Sufriendo las fakenews

Hace tiempo, cuando me prodigaba más por estos lares, escribí que apoyaría políticamente a mi padre aun cuando no lo fuera por sus valores y principios.

Desde hace unos días circula por las redes sociales un meme con un bulo que tergiversa sus palabras en relación con el desgraciado acontecimiento que tenía lugar en Don Benito el pasado jueves en el que un guardia civil fuera de servicio era asesinado al intentar mediar en una pelea.

¿Qué voy a decir a estas alturas sobre las fakenews que no se haya dicho ya? Explotando los más bajos instintos y las emociones más primarias cuentas anónimas o no identificables jalean a hooligans deseosos de identificar un enemigo -por motivos políticos, futbolísticos…- y vilipendiarlo en la plaza publica de Facebook o twitter. Es uno de los males de nuestro tiempo que se cura, como casi todos, con la cultura.

No obstante, no quería dejar pasar la ocasión de tratar de frenar esa campaña, que no tiene otro fin que desprestigiar a alguien que no lo merece bajo la máxima ensucia que algo queda.

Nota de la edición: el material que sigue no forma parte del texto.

This is an optimization exercise on Yosys and OpenROAD, whose aim is small area and a short achievable clock period, not a production implementation. Function was checked by simulation only, so behaviour that the tests miss may differ from the original. No activity file was given, so power comes from the tool's default toggle rates.

<file path="flow/run.sh">
#!/bin/bash
# synth_recipe.tcl (not shown) runs the flow's synth.tcl, then flattens the netlist and writes it again
# the make line also repeats each setting of config.mk as NAME=value (left out here)
make -C /OpenROAD-flow-scripts/flow DESIGN_CONFIG=/design/flow/config.mk WORK_HOME=/design/flow/orfs CLKGATE_MAP_FILE= SYNTH_SCRIPT=/design/flow/synth_recipe.tcl finish
</file>
<file path="flow/config.mk">
export PLATFORM = sky130hd
export DESIGN_NAME = alu_top
export DESIGN_NICKNAME = alu_top
export VERILOG_FILES = /design/flow/design.v
export SDC_FILE = /design/flow/constraint.sdc
export NUM_CORES = 8
export LEC_CHECK = 0
export CAP_MARGIN = 20
export CORE_MARGIN = 2
export CORE_UTILIZATION = 40
export SLEW_MARGIN = 20
</file>
<file path="flow/constraint.sdc">
create_clock -name core_clock -period 380.0 [get_ports {clk}]
set_input_delay 76.0000 -clock core_clock [delete_from_list [all_inputs] [get_ports {clk}]]
set_output_delay 76.0000 -clock core_clock [all_outputs]
set_load 0.01 [all_outputs]
</file>
Background: an optimization exercise with open tools, aiming at small area, a short achievable clock period and few clock cycles per item. Do not read the settings as production practice. Only simulation tests tie the RTL to the original design; equivalence was not proved. Power figures rest on the tool's default switching activity, not on a simulated workload.

--- flow/design.v ---
module MyDesign (input dut_run, reset_b, clk, output dut_busy,									 
		input [15:0] sram_dut_read_data,						 
		input [15:0] wmem_dut_read_data, 						 
		output [3:0] dut_sram_write_data, output dut_sram_write_enable);		 
	parameter S0 = 3'b000;
	parameter S1 = 3'b010;
	parameter S2 = 3'b100;
	parameter S3 = 3'b110;
	reg [2:0] state, next_state;
	reg next_busy, buzz;
	reg [3:0] feature_map, next_feature_map;
	reg signed [4:0] plh1, plh2, plh3, plh4, next_plh1, next_plh2, next_plh3, next_plh4;		 
	reg [8:0] in1, in2, in3, in4, next_in1, next_in2, next_in3, next_in4;				 
	reg [15:0] weight, next_weight, in, next_in;
	reg write, next_write;
	reg [11:0] w_addr, i_addr;	 
	function signed [4:0] feature;
		input [8:0] A, B;
		integer N;
		for (N=0; N<=8; N=N+1) begin
			if (N == 0) feature = 0;			 
			if ( ((A[N] == 0) && (B[N] == 0)) || ((A[N] == 1) && (B[N] == 1)) )			 
				feature = feature + 1;
			else											 
				feature = feature - 1;
		end
	endfunction
	always@(posedge clk) begin
		if (!reset_b) begin 
			state <= S0; 
			buzz <= 0; 
			i_addr <= 0;
			w_addr <= 0;
			weight <= 0;
			write <= 0;
			in <= 0;
			in1 <= 0;
			in2 <= 0;
			in3 <= 0;
			in4 <= 0;
			plh1 <= 0;
			plh2 <= 0;
			plh3 <= 0;
			plh4 <= 0;
			feature_map <= 0;
			end
		else begin 
			state <= next_state; 
			weight <= next_weight;
			in <= next_in;
			in1 <= next_in1;
			in2 <= next_in2;
			in3 <= next_in3;
			in4 <= next_in4;
			plh1 <= next_plh1;
			plh2 <= next_plh2;
			plh3 <= next_plh3;
			plh4 <= next_plh4;
			feature_map <= next_feature_map;
			write <= next_write;
			buzz <= next_busy;
			i_addr <= 0;
			w_addr <= 0;
			end
	end
	always@(*) begin
		next_state = S0;
		next_in = in;
		next_weight = weight;
		next_in1 = in1;
		next_in2 = in2;
		next_in3 = in3;
		next_in4 = in4;
		next_busy = buzz;
		next_plh1 = plh1;
		next_plh2 = plh2;
		next_plh3 = plh3;
		next_plh4 = plh4;
		next_feature_map = feature_map;
		next_write = write;
		case(state)
		S0: if (dut_run) 
				begin
				next_in = sram_dut_read_data; 
				next_weight = wmem_dut_read_data; 
				next_state = S1;
				next_busy = 1;
				next_write = 0;
				next_in1 = in1;
				next_in2 = in2;
				next_in3 = in3;
				next_in4 = in4;
				next_plh1 = plh1;
				next_plh2 = plh2;
				next_plh3 = plh3;
				next_plh4 = plh4;
				next_feature_map = feature_map;
				end
			else begin 
				next_state = S0;
				next_in = in; 
				next_weight = weight; 
				next_in1 = in1;
				next_in2 = in2;
				next_in3 = in3;
				next_in4 = in4;
				next_busy = buzz;
				next_plh1 = plh1;
				next_plh2 = plh2;
				next_plh3 = plh3;
				next_plh4 = plh4;
				next_feature_map = feature_map;
				next_write = 0;
				end
		S1: 	begin 
				next_in1 = {in[10], in[9], in[8], in[6], in[5], in[4], in[2], in[1], in[0]};
				next_in2 = {in[14], in[13], in[12], in[10], in[9], in[8], in[6], in[5], in[4]};
				next_in3 = {in[11], in[10], in[9], in[7], in[6], in[5], in[3], in[2], in[1]};
				next_in4 = {in[15], in[14], in[13], in[11], in[10], in[9], in[7], in[6], in[5]};
				next_state = S2; 
				next_busy = 1;
				next_in = in;
				next_weight = weight;
				next_plh1 = plh1;
				next_plh2 = plh2;
				next_plh3 = plh3;
				next_plh4 = plh4;
				next_feature_map = feature_map;
				next_write = write;
				end
		S2: 	begin
			next_plh1 = feature(in1, weight);
			next_plh3 = feature(in2, weight);			 
			next_plh2 = feature(in3, weight);
			next_plh4 = feature(in4, weight);
			next_state = S3;
			next_in = in;
			next_weight = weight;
			next_in1 = in1;
			next_in2 = in2;
			next_in3 = in3;
			next_in4 = in4;
			next_feature_map = feature_map;
			next_busy = dut_busy;
			next_write = write;
			end
		S3: 	begin
			if (plh4 < 0)		 
				next_feature_map[3] = 0;
			else 
				next_feature_map[3] = 1;
			if (plh3 < 0)		 
				next_feature_map[2] = 0;
			else 
				next_feature_map[2] = 1;
			if (plh2 < 0)		 
				next_feature_map[1] = 0;
			else 
				next_feature_map[1] = 1;
			if (plh1 < 0)		 
				next_feature_map[0] = 0;
			else 
				next_feature_map[0] = 1;
			next_write = 1;
			next_state = S0; 
			next_busy = 0;
			next_in = in;
			next_weight = weight;
			next_in1 = in1;
			next_in2 = in2;
			next_in3 = in3;
			next_in4 = in4;
			next_plh1 = plh1;
			next_plh2 = plh2;
			next_plh3 = plh3;
			next_plh4 = plh4;
			end
		endcase
	end
	assign dut_sram_write_enable = write;
	assign dut_sram_write_data = feature_map;
	assign dut_busy = buzz;
endmodule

Si conozco a alguien tolerante, poco amigo de los bandos y los enfrentamientos y con una gran capacidad de empatizar con los demás ese es el alcalde víctima de esta sucia persecución. Un representante político entregado a su ciudad y sus paisanos -lo sabemos bien en su familia que sufrimos las continuas ausencias-, pendiente y atento a las necesidades de sus vecinos y con un proyecto bien definido de ciudad para Don Benito -no quedan muchos políticos así-.

Valga lo que cuento para que no compartamos publicaciones sin mirar de dónde vienen y adonde van -la mayoría de las fakenews tienen intenciones abyectas-, que tratemos de informarnos acudiendo a varias fuentes y que pongamos todo en tela de juicio. Y, sobre todo, para que promocionemos y nos rodeemos de buenas personas independientemente de sus ideas políticas, sus preferencias políticas o cualquier otro extremo que pueda separarnos. En la variedad está la riqueza, como me enseño quien hoy es objeto de estas practicas execrables.